*** Opening of Task input ***
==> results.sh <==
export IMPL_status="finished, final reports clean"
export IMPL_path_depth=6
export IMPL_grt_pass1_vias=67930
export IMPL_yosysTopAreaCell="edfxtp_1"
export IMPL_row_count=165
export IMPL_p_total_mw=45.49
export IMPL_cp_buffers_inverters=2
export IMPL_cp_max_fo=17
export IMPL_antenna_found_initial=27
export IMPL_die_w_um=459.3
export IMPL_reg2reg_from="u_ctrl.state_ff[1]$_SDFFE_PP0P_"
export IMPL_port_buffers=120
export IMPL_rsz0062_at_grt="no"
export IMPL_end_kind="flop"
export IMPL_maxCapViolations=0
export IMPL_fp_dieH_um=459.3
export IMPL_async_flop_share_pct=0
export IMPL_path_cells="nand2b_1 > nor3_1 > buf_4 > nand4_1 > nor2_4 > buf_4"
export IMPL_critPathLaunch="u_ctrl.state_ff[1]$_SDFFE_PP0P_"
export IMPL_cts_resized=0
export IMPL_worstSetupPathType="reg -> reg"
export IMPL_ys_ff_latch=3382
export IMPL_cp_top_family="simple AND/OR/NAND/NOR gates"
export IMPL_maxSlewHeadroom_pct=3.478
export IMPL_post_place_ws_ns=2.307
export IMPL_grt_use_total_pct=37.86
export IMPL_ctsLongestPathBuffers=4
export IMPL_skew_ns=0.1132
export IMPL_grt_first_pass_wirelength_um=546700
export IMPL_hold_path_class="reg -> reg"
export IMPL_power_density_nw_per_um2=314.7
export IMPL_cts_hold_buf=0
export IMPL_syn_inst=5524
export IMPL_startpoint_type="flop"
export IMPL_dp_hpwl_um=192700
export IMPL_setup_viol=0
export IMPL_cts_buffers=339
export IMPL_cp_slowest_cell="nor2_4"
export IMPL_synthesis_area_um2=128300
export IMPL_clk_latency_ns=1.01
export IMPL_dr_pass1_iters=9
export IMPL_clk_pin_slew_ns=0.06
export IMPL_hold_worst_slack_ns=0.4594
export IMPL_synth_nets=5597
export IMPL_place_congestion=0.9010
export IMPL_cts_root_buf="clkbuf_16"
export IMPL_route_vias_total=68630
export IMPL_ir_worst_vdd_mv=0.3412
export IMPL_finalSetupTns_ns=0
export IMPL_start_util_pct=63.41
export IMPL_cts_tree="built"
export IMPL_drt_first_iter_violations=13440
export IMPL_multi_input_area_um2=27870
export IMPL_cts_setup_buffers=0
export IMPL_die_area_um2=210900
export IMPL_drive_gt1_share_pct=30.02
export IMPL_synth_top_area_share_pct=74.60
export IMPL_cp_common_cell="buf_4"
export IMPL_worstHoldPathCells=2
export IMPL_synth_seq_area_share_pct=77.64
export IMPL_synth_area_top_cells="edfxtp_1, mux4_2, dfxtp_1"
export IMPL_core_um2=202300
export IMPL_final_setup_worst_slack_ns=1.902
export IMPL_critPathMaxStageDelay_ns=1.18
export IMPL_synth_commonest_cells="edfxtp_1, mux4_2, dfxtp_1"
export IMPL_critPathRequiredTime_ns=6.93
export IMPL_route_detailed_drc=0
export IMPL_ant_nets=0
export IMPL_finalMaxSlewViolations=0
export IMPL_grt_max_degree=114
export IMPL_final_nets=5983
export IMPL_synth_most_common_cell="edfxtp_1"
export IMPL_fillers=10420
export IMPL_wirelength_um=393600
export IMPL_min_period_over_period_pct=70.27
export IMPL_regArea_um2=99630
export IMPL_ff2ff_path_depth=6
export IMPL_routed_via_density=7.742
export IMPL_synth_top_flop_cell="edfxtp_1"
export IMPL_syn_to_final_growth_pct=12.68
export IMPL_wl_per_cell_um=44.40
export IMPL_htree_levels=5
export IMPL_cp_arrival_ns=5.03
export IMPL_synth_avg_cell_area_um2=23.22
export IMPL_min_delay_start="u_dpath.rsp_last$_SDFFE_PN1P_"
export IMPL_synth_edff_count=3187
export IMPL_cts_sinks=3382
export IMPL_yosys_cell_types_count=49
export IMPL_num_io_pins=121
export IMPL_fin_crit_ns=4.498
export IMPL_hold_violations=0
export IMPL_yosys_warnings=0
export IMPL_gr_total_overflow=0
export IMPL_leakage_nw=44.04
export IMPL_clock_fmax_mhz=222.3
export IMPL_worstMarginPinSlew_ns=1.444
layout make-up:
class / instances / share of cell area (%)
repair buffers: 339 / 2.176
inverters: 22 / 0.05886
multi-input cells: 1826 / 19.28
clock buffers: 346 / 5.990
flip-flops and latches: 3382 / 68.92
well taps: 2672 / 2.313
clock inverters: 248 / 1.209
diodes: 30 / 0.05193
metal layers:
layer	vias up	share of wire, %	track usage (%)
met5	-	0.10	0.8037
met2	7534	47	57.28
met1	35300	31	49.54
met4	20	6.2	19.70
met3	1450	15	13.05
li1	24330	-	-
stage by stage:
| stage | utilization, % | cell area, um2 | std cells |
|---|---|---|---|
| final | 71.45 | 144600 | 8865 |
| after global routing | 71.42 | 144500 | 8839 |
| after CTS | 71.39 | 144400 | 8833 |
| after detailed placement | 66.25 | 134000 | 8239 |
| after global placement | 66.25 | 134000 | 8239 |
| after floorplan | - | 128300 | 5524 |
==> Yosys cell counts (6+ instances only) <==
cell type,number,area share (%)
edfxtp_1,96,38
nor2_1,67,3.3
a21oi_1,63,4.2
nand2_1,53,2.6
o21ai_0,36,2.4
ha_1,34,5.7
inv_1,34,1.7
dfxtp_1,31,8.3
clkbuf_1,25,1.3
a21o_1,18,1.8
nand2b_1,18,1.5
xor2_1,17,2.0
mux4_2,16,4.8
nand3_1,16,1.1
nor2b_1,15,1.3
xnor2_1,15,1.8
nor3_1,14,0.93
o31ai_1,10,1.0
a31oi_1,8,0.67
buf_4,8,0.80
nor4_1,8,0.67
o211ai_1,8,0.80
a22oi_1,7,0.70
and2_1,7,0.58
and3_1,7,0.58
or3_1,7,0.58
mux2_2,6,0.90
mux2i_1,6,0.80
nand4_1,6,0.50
==> src/rtl/spr_fifo.sv <==
`timescale 1ns / 1ps
// Small register queue used between the front, the back and the result port.
module spr_fifo #(
   parameter int WIDTH = 1,
   parameter int DEPTH = 2
) (
   input  logic             clock,
   input  logic             reset,
   input  logic             push,
   input  logic [WIDTH-1:0] wdata,
   output logic             full,
   input  logic             pop,
   output logic [WIDTH-1:0] rdata,
   output logic             empty
);

   // DEPTH of two or more
   localparam int PTR_W = $clog2(DEPTH);
   localparam int CNT_W = $clog2(DEPTH + 1);
   localparam logic [PTR_W-1:0] PTR_LAST = PTR_W'(DEPTH - 1);
   localparam logic [CNT_W-1:0] CNT_FULL = CNT_W'(DEPTH);

   logic [WIDTH-1:0] entries_ff [DEPTH];
   logic [PTR_W-1:0] wr_ptr_ff, wr_ptr_in;
   logic [PTR_W-1:0] rd_ptr_ff, rd_ptr_in;
   logic [CNT_W-1:0] count_ff, count_in;
   logic             do_push, do_pop;

   assign full    = (count_ff == CNT_FULL);
   assign empty   = (count_ff == '0);
   assign do_push = push && !full;
   assign do_pop  = pop && !empty;
   assign rdata   = entries_ff[rd_ptr_ff];

   always_comb begin
      wr_ptr_in = wr_ptr_ff;
      rd_ptr_in = rd_ptr_ff;
      count_in  = count_ff;
      if (do_push) begin
         wr_ptr_in = (wr_ptr_ff == PTR_LAST) ? '0 : wr_ptr_ff + 1'b1;
      end
      if (do_pop) begin
         rd_ptr_in = (rd_ptr_ff == PTR_LAST) ? '0 : rd_ptr_ff + 1'b1;
      end
      unique case ({do_push, do_pop})
         2'b10:   count_in = count_ff + 1'b1;
         2'b01:   count_in = count_ff - 1'b1;
         default: count_in = count_ff;
      endcase
   end

   always_ff @(posedge clock) begin
      if (reset) begin
         wr_ptr_ff <= '0;
         rd_ptr_ff <= '0;
         count_ff  <= '0;
      end else begin
         wr_ptr_ff <= wr_ptr_in;
         rd_ptr_ff <= rd_ptr_in;
         count_ff  <= count_in;
      end
   end

   always_ff @(posedge clock) begin
      if (do_push) begin
         entries_ff[wr_ptr_ff] <= wdata;
      end
   end

endmodule
**src/sv/fpr_pkg.sv**
```systemverilog
// ----------------------------------------------------------------------------
// fpr_pkg: shared types and constants of the framed packet receiver
// Holds the channel payload structs, the result kind codes, the register
// indexes and the byte-wide CRC-16 update.
// ----------------------------------------------------------------------------
`default_nettype none

package fpr_pkg;

    // Input item: one received byte and the end-of-buffer flag.
    typedef struct packed {
        logic [7:0] rx_byte;
        logic       last_in_buffer;
    } in_item_t;

    // Result item.
    typedef struct packed {
        logic [2:0]  kind;
        logic [7:0]  data_byte;
        logic [15:0] frame_length;
    } out_item_t;

    // Configuration register values as seen by the parser.
    typedef struct packed {
        logic [7:0]  start_byte_one;
        logic [7:0]  start_byte_two;
        logic [15:0] length_limit;
    } cfg_t;

    // Result kind codes.
    localparam logic [2:0] KIND_COMMAND  = 3'd0;
    localparam logic [2:0] KIND_PAYLOAD  = 3'd1;
    localparam logic [2:0] KIND_GOOD     = 3'd2;
    localparam logic [2:0] KIND_MISMATCH = 3'd3;
    localparam logic [2:0] KIND_REJECTED = 3'd4;

    // Configuration register indexes.
    localparam int CFG_INDEX_W = 2;
    localparam logic [CFG_INDEX_W-1:0] REG_START_ONE    = 2'd0;
    localparam logic [CFG_INDEX_W-1:0] REG_START_TWO    = 2'd1;
    localparam logic [CFG_INDEX_W-1:0] REG_LENGTH_LIMIT = 2'd2;
    localparam int CFG_DATA_W = 16;

    localparam logic [15:0] LENGTH_LIMIT_RESET = 16'd256;

    // CRC-16 constants: polynomial 0x1021, MSB first.
    localparam logic [15:0] CRC_POLY = 16'h1021;
    localparam logic [15:0] CRC_TOP  = 16'h8000;

    // Folds one byte into the CRC, eight bit steps MSB first.
    function automatic logic [15:0] crc16_byte(input logic [15:0] crc_in,
                                               input logic [7:0]  data);
        logic [15:0] crc;
        crc = crc_in ^ {data, 8'h00};
        for (int k = 0; k < 8; k++) begin
            if ((crc & CRC_TOP) != 16'h0000) begin
                crc = {crc[14:0], 1'b0} ^ CRC_POLY;
            end else begin
                crc = {crc[14:0], 1'b0};
            end
        end
        return crc;
    endfunction

endpackage

`default_nettype wire

```
**src/sv/fpr_cfg_regs.sv**
```systemverilog
// ----------------------------------------------------------------------------
// fpr_cfg_regs: configuration registers
// Takes register writes from the configuration channel; writes to an index
// beyond the register list are accepted and ignored.
// ----------------------------------------------------------------------------
`default_nettype none

module fpr_cfg_regs (
    input  wire logic                               aclk,
    input  wire logic                               aresetn,
    input  wire logic                               cfg_valid,
    output logic                                    cfg_ready,
    input  wire logic [fpr_pkg::CFG_INDEX_W-1:0]    cfg_index,
    input  wire logic [fpr_pkg::CFG_DATA_W-1:0]     cfg_data,
    output fpr_pkg::cfg_t                           cfg
);

    fpr_pkg::cfg_t cfg_reg;

    // The register file never stalls a transfer.
    assign cfg_ready = 1'b1;
    assign cfg       = cfg_reg;

    // Register write on each configuration transfer.
    always_ff @(posedge aclk) begin
        if (!aresetn) begin
            cfg_reg.start_byte_one <= 8'h00;
            cfg_reg.start_byte_two <= 8'h00;
            cfg_reg.length_limit   <= fpr_pkg::LENGTH_LIMIT_RESET;
        end else if (cfg_valid) begin
            unique case (cfg_index)
                fpr_pkg::REG_START_ONE: begin
                    cfg_reg.start_byte_one <= cfg_data[7:0];
                end
                fpr_pkg::REG_START_TWO: begin
                    cfg_reg.start_byte_two <= cfg_data[7:0];
                end
                fpr_pkg::REG_LENGTH_LIMIT: begin
                    cfg_reg.length_limit <= cfg_data[15:0];
                end
                default: begin
                end
            endcase
        end
    end

endmodule

`default_nettype wire

```
**src/sv/fpr_parser.sv**
```systemverilog
// ----------------------------------------------------------------------------
// fpr_parser: frame parser and CRC-16 accumulator
// Tracks the position within a frame, folds each covered byte into the
// running check and forms at most one result per accepted byte.
// ----------------------------------------------------------------------------
`default_nettype none

module fpr_parser (
    input  wire logic              aclk,
    input  wire logic              aresetn,
    input  wire fpr_pkg::cfg_t     cfg,
    input  wire logic              in_accept,
    input  wire fpr_pkg::in_item_t in_item,
    output logic                   res_valid,
    output fpr_pkg::out_item_t     res_item
);

    typedef enum logic [7:0] {
        ST_HUNT_ONE = 8'b0000_0001,
        ST_HUNT_TWO = 8'b0000_0010,
        ST_LEN_HI   = 8'b0000_0100,
        ST_LEN_LO   = 8'b0000_1000,
        ST_COMMAND  = 8'b0001_0000,
        ST_PAYLOAD  = 8'b0010_0000,
        ST_CHECK_HI = 8'b0100_0000,
        ST_CHECK_LO = 8'b1000_0000
    } state_t;

    state_t      state_reg,   state_next;
    logic [15:0] length_reg,  length_next;
    logic [15:0] remain_reg,  remain_next;
    logic [7:0]  check_hi_reg, check_hi_next;
    logic [15:0] crc_reg,     crc_next;

    logic [7:0]  b;
    logic [15:0] crc_upd;

    assign b       = in_item.rx_byte;
    assign crc_upd = fpr_pkg::crc16_byte(crc_reg, b);

    // Next-state and result logic for one byte.
    always_comb begin
        state_next    = state_reg;
        length_next   = length_reg;
        remain_next   = remain_reg;
        check_hi_next = check_hi_reg;
        crc_next      = crc_reg;
        res_valid     = 1'b0;
        res_item      = '0;

        unique case (state_reg)
            ST_HUNT_ONE: begin
                if (b == cfg.start_byte_one) begin
                    crc_next   = fpr_pkg::crc16_byte(16'h0000, b);
                    state_next = ST_HUNT_TWO;
                end
            end
            ST_HUNT_TWO: begin
                // A mismatch goes back to hunting without a second look.
                if (b == cfg.start_byte_two) begin
                    crc_next   = crc_upd;
                    state_next = ST_LEN_HI;
                end else begin
                    state_next = ST_HUNT_ONE;
                end
            end
            ST_LEN_HI: begin
                length_next = {b, 8'h00};
                crc_next    = crc_upd;
                state_next  = ST_LEN_LO;
            end
            ST_LEN_LO: begin
                length_next = {length_reg[15:8], b};
                crc_next    = crc_upd;
                if (length_next >= cfg.length_limit) begin
                    res_valid             = 1'b1;
                    res_item.kind         = fpr_pkg::KIND_REJECTED;
                    res_item.frame_length = length_next;
                    state_next            = ST_HUNT_ONE;
                end else begin
                    state_next = ST_COMMAND;
                end
            end
            ST_COMMAND: begin
                crc_next           = crc_upd;
                res_valid          = 1'b1;
                res_item.kind      = fpr_pkg::KIND_COMMAND;
                res_item.data_byte = b;
                remain_next        = length_reg;
                // An empty payload goes straight to the check bytes.
                if (length_reg == 16'h0000) begin
                    state_next = ST_CHECK_HI;
                end else begin
                    state_next = ST_PAYLOAD;
                end
            end
            ST_PAYLOAD: begin
                crc_next           = crc_upd;
                res_valid          = 1'b1;
                res_item.kind      = fpr_pkg::KIND_PAYLOAD;
                res_item.data_byte = b;
                remain_next        = remain_reg - 16'd1;
                if (remain_reg == 16'd1) begin
                    state_next = ST_CHECK_HI;
                end
            end
            ST_CHECK_HI: begin
                check_hi_next = b;
                state_next    = ST_CHECK_LO;
            end
            ST_CHECK_LO: begin
                res_valid             = 1'b1;
                res_item.frame_length = length_reg;
                if ({check_hi_reg, b} == crc_reg) begin
                    res_item.kind = fpr_pkg::KIND_GOOD;
                end else begin
                    res_item.kind = fpr_pkg::KIND_MISMATCH;
                end
                state_next = ST_HUNT_ONE;
            end
            default: begin
                state_next = ST_HUNT_ONE;
            end
        endcase

        // The end of a buffer always returns the parser to hunting.
        if (in_item.last_in_buffer) begin
            state_next = ST_HUNT_ONE;
        end
    end

    // Control state.
    always_ff @(posedge aclk) begin
        if (!aresetn) begin
            state_reg <= ST_HUNT_ONE;
        end else if (in_accept) begin
            state_reg <= state_next;
        end
    end

    // Frame data registers, meaningful only once the frame has set them.
    always_ff @(posedge aclk) begin
        if (in_accept) begin
            length_reg   <= length_next;
            remain_reg   <= remain_next;
            check_hi_reg <= check_hi_next;
            crc_reg      <= crc_next;
        end
    end

endmodule

`default_nettype wire

```
**src/sv/fpr_out_stage.sv**
```systemverilog
// ----------------------------------------------------------------------------
// fpr_out_stage: result register
// Holds one result for the output channel and lets a new input transfer in
// whenever the held result leaves in the same cycle or none is held.
// ----------------------------------------------------------------------------
`default_nettype none

module fpr_out_stage (
    input  wire logic               aclk,
    input  wire logic               aresetn,
    input  wire logic               in_accept,
    input  wire logic               res_valid,
    input  wire fpr_pkg::out_item_t res_item,
    output logic                    in_ready,
    output logic                    m_valid,
    input  wire logic               m_ready,
    output fpr_pkg::out_item_t      m_data
);

    logic               valid_reg;
    fpr_pkg::out_item_t data_reg;

    assign in_ready = !valid_reg || m_ready;
    assign m_valid  = valid_reg;
    assign m_data   = data_reg;

    // Valid flag: cleared by an output transfer, set by a new result.
    always_ff @(posedge aclk) begin
        if (!aresetn) begin
            valid_reg <= 1'b0;
        end else if (in_accept && res_valid) begin
            valid_reg <= 1'b1;
        end else if (m_ready) begin
            valid_reg <= 1'b0;
        end
    end

    // Result payload.
    always_ff @(posedge aclk) begin
        if (in_accept && res_valid) begin
            data_reg <= res_item;
        end
    end

endmodule

`default_nettype wire

```
**src/sv/framed_packet_receiver_crc16.sv**
```systemverilog
// ----------------------------------------------------------------------------
// framed_packet_receiver_crc16: length-prefixed frame receiver with CRC-16
// Top level joining configuration registers, parser and result register.
// ----------------------------------------------------------------------------
// Usage:
//   The s_ channel carries one received byte per transfer with a flag that
//   marks the last byte of a buffer. The receiver hunts for the two start
//   bytes, reads a big-endian 16-bit length, then reports the command byte
//   and each payload byte as results, and finally checks the big-endian
//   CRC-16 (poly 0x1021, init 0) and reports good or mismatch. A length at
//   or above length_limit is reported as rejected right after it arrives.
//   The cfg channel writes registers 0..2; other indexes are ignored, and
//   writes are meant to happen while no frame is in flight.
//   A result appears on the m_ channel in the cycle after the byte that
//   causes it is transferred. Bytes pass at one per cycle, set by the
//   byte-wide CRC update between the state registers, unless a held result stalls s_ready.
//   Reset clears the parser to hunting, empties the result register and
//   restores the register defaults. While a result waits on a low m_ready,
//   s_ready is low; bytes that cause no result still pass whenever the
//   result register is empty or is being drained.
// ----------------------------------------------------------------------------
`default_nettype none

module framed_packet_receiver_crc16 (
    input  wire logic                            aclk,
    input  wire logic                            aresetn,
    input  wire logic                            s_valid,
    output logic                                 s_ready,
    input  wire fpr_pkg::in_item_t               s_data,
    output logic                                 m_valid,
    input  wire logic                            m_ready,
    output fpr_pkg::out_item_t                   m_data,
    input  wire logic                            cfg_valid,
    output logic                                 cfg_ready,
    input  wire logic [fpr_pkg::CFG_INDEX_W-1:0] cfg_index,
    input  wire logic [fpr_pkg::CFG_DATA_W-1:0]  cfg_data
);

    fpr_pkg::cfg_t      cfg;
    fpr_pkg::out_item_t res_item;
    logic               res_valid;
    logic               in_accept;

    assign in_accept = s_valid && s_ready;

    // Configuration registers.
    fpr_cfg_regs u_cfg (
        .aclk      (aclk),
        .aresetn   (aresetn),
        .cfg_valid (cfg_valid),
        .cfg_ready (cfg_ready),
        .cfg_index (cfg_index),
        .cfg_data  (cfg_data),
        .cfg       (cfg)
    );

    // Frame parser.
    fpr_parser u_parser (
        .aclk      (aclk),
        .aresetn   (aresetn),
        .cfg       (cfg),
        .in_accept (in_accept),
        .in_item   (s_data),
        .res_valid (res_valid),
        .res_item  (res_item)
    );

    // Result register.
    fpr_out_stage u_out (
        .aclk      (aclk),
        .aresetn   (aresetn),
        .in_accept (in_accept),
        .res_valid (res_valid),
        .res_item  (res_item),
        .in_ready  (s_ready),
        .m_valid   (m_valid),
        .m_ready   (m_ready),
        .m_data    (m_data)
    );

endmodule

`default_nettype wire

```
**config.mk**
```make
export PLATFORM = sky130hd
export DESIGN_NAME = framed_packet_receiver_crc16
export DESIGN_NICKNAME = d
export VERILOG_FILES = /design/src/sv/fpr_pkg.sv /design/src/sv/fpr_cfg_regs.sv /design/src/sv/fpr_parser.sv /design/src/sv/fpr_out_stage.sv /design/src/sv/framed_packet_receiver_crc16.sv
export SDC_FILE = /design/constraint.sdc
export NUM_CORES = 1
export LEC_CHECK = 0
export ABC_AREA = 1
export BUFFER_PORTS_ARGS = -buffer_cell sky130_fd_sc_hd__buf_4
export CAP_MARGIN = 10
export CORE_UTILIZATION = 35
export CTS_BUF_LIST = sky130_fd_sc_hd__clkbuf_4 sky130_fd_sc_hd__clkbuf_8 sky130_fd_sc_hd__clkbuf_16
export DETAILED_ROUTE_END_ITERATION = 7
export HOLD_SLACK_MARGIN = 0.08
export PLACE_DENSITY = 0.62
export SLEW_MARGIN = 30
export SYNTH_ARGS = -nofsm -noshare
export SYNTH_HDL_FRONTEND = slang
export SYNTH_SLANG_ARGS = --single-unit
```
**constraint.sdc**
```tcl
create_clock -name aclk -period 3.5 [get_ports aclk]
set_clock_uncertainty 0.1 [all_clocks]
set_input_delay 0.35 -clock aclk [delete_from_list [all_inputs] [get_ports aclk]]
set_output_delay 0.35 -clock aclk [all_outputs]
set_load 0.01 [all_outputs]
```
# Word-level counts from Yosys, hierarchy flattened
# Cells that the tools add are included.
classes:
  n_lt_le_gt_ge: 1
  bitwise_logic: 18
  reduce_logical: 22
  n_mux: 51
  add_sub_neg: 1
  n_eq_ne: 18
ops:
  columns: ["operator", "n"]
  rows:
  - ["$mux W16", 17]
  - ["$mux W13", 16]
  - ["$pmux W16 S2", 3]
  - ["$pmux W8 S7", 1]
  - ["$not A3 Y3", 16]
  - ["$pmux W16 S3", 1]
  - ["$mux W8", 3]
  - ["$eq A16 B1 Y1 const B", 1]
  - ["$eq A16 B16 Y1", 1]
  - ["$eq A8 B8 Y1", 2]
  - ["$ge A16 B16 Y1", 1]
  - ["$logic_not A16 Y1", 1]
  - ["$sub A16 B1 Y16 const B", 1]
  - ["$xor A16 B16 Y16", 1]
  - ["$reduce_and A2 Y1", 6]
  - ["$pmux W3 S3", 1]
  - ["$eq A8 B1 Y1 const B", 1]
  - ["$eq A8 B2 Y1 const B", 1]
  - ["$eq A8 B3 Y1 const B", 1]
  - ["$eq A8 B4 Y1 const B", 1]
  - ["$eq A8 B5 Y1 const B", 1]
  - ["$eq A8 B6 Y1 const B", 1]
  - ["$eq A8 B7 Y1 const B", 1]
  - ["$eq A8 B8 Y1 const B", 1]
  - ["21 further kinds", 31]
word_totals:
  output_inout_bits: 30
  reg_bits: 124
  inputBits: 32

# Depth between registers and ports, before layout
# Gate-level depths: netlist (run 1).
depth:
  depth_word: 32
  ltp_mapped: 16

# Modules after synthesis
# From an unflattened synthesis (run 1), not the netlist that was laid out.
hier_totals:
  cells_unflattened: 826
  area_unflattened_um2: 7015.5
modules_own_cells:
  columns: ["mod", "cells_per_inst", "seq_area_each_um2", "area_each_um2", "instances"]
  rows:
  - ["fpr_parser", 583, 1841.8, 4739.5, 1]
  - ["fpr_cfg_regs", 207, 640.6, 1407.6, 1]
  - ["fpr_out_stage", 34, 830.8, 860.8, 1]
  - ["framed_packet_receiver_crc16", 2, 0.0, 7.5, 1]

# Worst setup path before layout (run 1)
# OpenSTA, ideal clock, no wires.
synth_path:
  path_type: "input -> register"
  from: "input s_data[1] in the netlist's numbering"
  to: "register u_out.data_reg, in the netlist u_out.m_data[0], enable pin"
  cell_stages: 15
  path_buffers: 1
  arrival_ns: 3.013
  required_ns: 2.980
  setup_time_ns: 0.420
  path_slack_ns: -0.033
  cell_sequence: "buf_2 > inv_1 > ha_1 > nand2_1 > nor2_1 > nor2_1 > nand2_1 > nand2_1 > nand2_1 > nand2_1 > nand2_1 > nand2_1 > inv_2 > nor2_4 > a21oi_1"
synth_between:
  elab_chain_len: 4
synth_rtl:
  columns: ["element", "line_no", "rtl"]
  rows:
  - ["from (decl)", "framed_packet_receiver_crc16.sv:29", "input wire fpr_pkg::in_item_t s_data,"]
  - ["$ge A16 B16 Y1", "fpr_parser.sv:75", "if (length_next >= cfg.length_limit) begin"]
  - ["$mux W1", "fpr_parser.sv:75", null]
  - ["$pmux W1 S2", "fpr_parser.sv:51", "unique case (state_reg)"]
  - ["$logic_and A1 B1 Y1", "fpr_out_stage.sv:40", "if (in_accept && res_valid) begin"]
  - ["to (signal assigned)", "fpr_out_stage.sv:41", "data_reg <= res_item;"]
  - ["to (decl)", "fpr_out_stage.sv:21", "fpr_pkg::out_item_t data_reg;"]
# No other way between the ends.
# A chain may end at the register's enable or synchronous reset.

# Worst setup path in the final report (run 1)
layout_path:
  from: "register u_parser.length_reg[11]"
  to: "register u_out.data_reg, in the netlist u_out.m_data[22], enable pin"
layout_between:
  elab_chain_len: 4
layout_rtl:
  columns: ["element", "line_no", "rtl"]
  rows:
  - ["from (decl)", "fpr_parser.sv:30", "logic [15:0] length_reg, length_next;"]
  - ["from (signal assigned)", "fpr_parser.sv:144", "length_reg <= length_next;"]
  - ["$ge A16 B16 Y1", "fpr_parser.sv:75", null]
  - ["$mux W1", "fpr_parser.sv:75", null]
  - ["$pmux W1 S2", "fpr_parser.sv:51", null]
  - ["$logic_and A1 B1 Y1", "fpr_out_stage.sv:40", null]
# No other way between the ends.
*** Close of Task input ***
● What to produce
Give again exactly, and only, the lines above starting at the one with "export IMPL_dr_pass1_iters=9" and ending at the one with "export IMPL_finalSetupTns_ns=0".

● Written answer
export IMPL_dr_pass1_iters=9
export IMPL_clk_pin_slew_ns=0.06
export IMPL_hold_worst_slack_ns=0.4594
export IMPL_synth_nets=5597
export IMPL_place_congestion=0.9010
export IMPL_cts_root_buf="clkbuf_16"
export IMPL_route_vias_total=68630
export IMPL_ir_worst_vdd_mv=0.3412
export IMPL_finalSetupTns_ns=0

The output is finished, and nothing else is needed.